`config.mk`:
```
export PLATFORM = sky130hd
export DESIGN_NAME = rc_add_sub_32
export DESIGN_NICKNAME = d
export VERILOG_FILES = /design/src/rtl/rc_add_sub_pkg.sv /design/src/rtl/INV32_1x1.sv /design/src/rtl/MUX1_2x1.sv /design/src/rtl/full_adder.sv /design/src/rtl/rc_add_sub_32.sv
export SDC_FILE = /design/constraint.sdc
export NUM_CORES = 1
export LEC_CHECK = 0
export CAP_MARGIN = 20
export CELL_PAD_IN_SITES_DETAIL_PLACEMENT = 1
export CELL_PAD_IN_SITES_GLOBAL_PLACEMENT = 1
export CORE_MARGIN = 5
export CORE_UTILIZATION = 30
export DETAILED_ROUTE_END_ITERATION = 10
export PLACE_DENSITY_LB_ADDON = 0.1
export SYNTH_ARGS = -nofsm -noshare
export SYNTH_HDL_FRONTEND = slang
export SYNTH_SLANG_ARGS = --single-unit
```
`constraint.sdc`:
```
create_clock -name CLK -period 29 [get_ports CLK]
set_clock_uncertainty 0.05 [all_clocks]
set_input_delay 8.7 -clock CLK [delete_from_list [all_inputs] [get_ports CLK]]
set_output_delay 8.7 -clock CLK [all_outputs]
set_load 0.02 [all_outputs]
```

Task: Every entry above should be transcribed exactly as it appears.

Solution to the exercise:
`config.mk`:
```
export PLATFORM = sky130hd
export DESIGN_NAME = rc_add_sub_32
export DESIGN_NICKNAME = d
export VERILOG_FILES = /design/src/rtl/rc_add_sub_pkg.sv /design/src/rtl/INV32_1x1.sv /design/src/rtl/MUX1_2x1.sv /design/src/rtl/full_adder.sv /design/src/rtl/rc_add_sub_32.sv
export SDC_FILE = /design/constraint.sdc
export NUM_CORES = 1
export LEC_CHECK = 0
export CAP_MARGIN = 20
export CELL_PAD_IN_SITES_DETAIL_PLACEMENT = 1
export CELL_PAD_IN_SITES_GLOBAL_PLACEMENT = 1
export CORE_MARGIN = 5
export CORE_UTILIZATION = 30
export DETAILED_ROUTE_END_ITERATION = 10
export PLACE_DENSITY_LB_ADDON = 0.1
export SYNTH_ARGS = -nofsm -noshare
export SYNTH_HDL_FRONTEND = slang
export SYNTH_SLANG_ARGS = --single-unit
```
`constraint.sdc`:
```
create_clock -name CLK -period 29 [get_ports CLK]
set_clock_uncertainty 0.05 [all_clocks]
set_input_delay 8.7 -clock CLK [delete_from_list [all_inputs] [get_ports CLK]]
set_output_delay 8.7 -clock CLK [all_outputs]
set_load 0.02 [all_outputs]
```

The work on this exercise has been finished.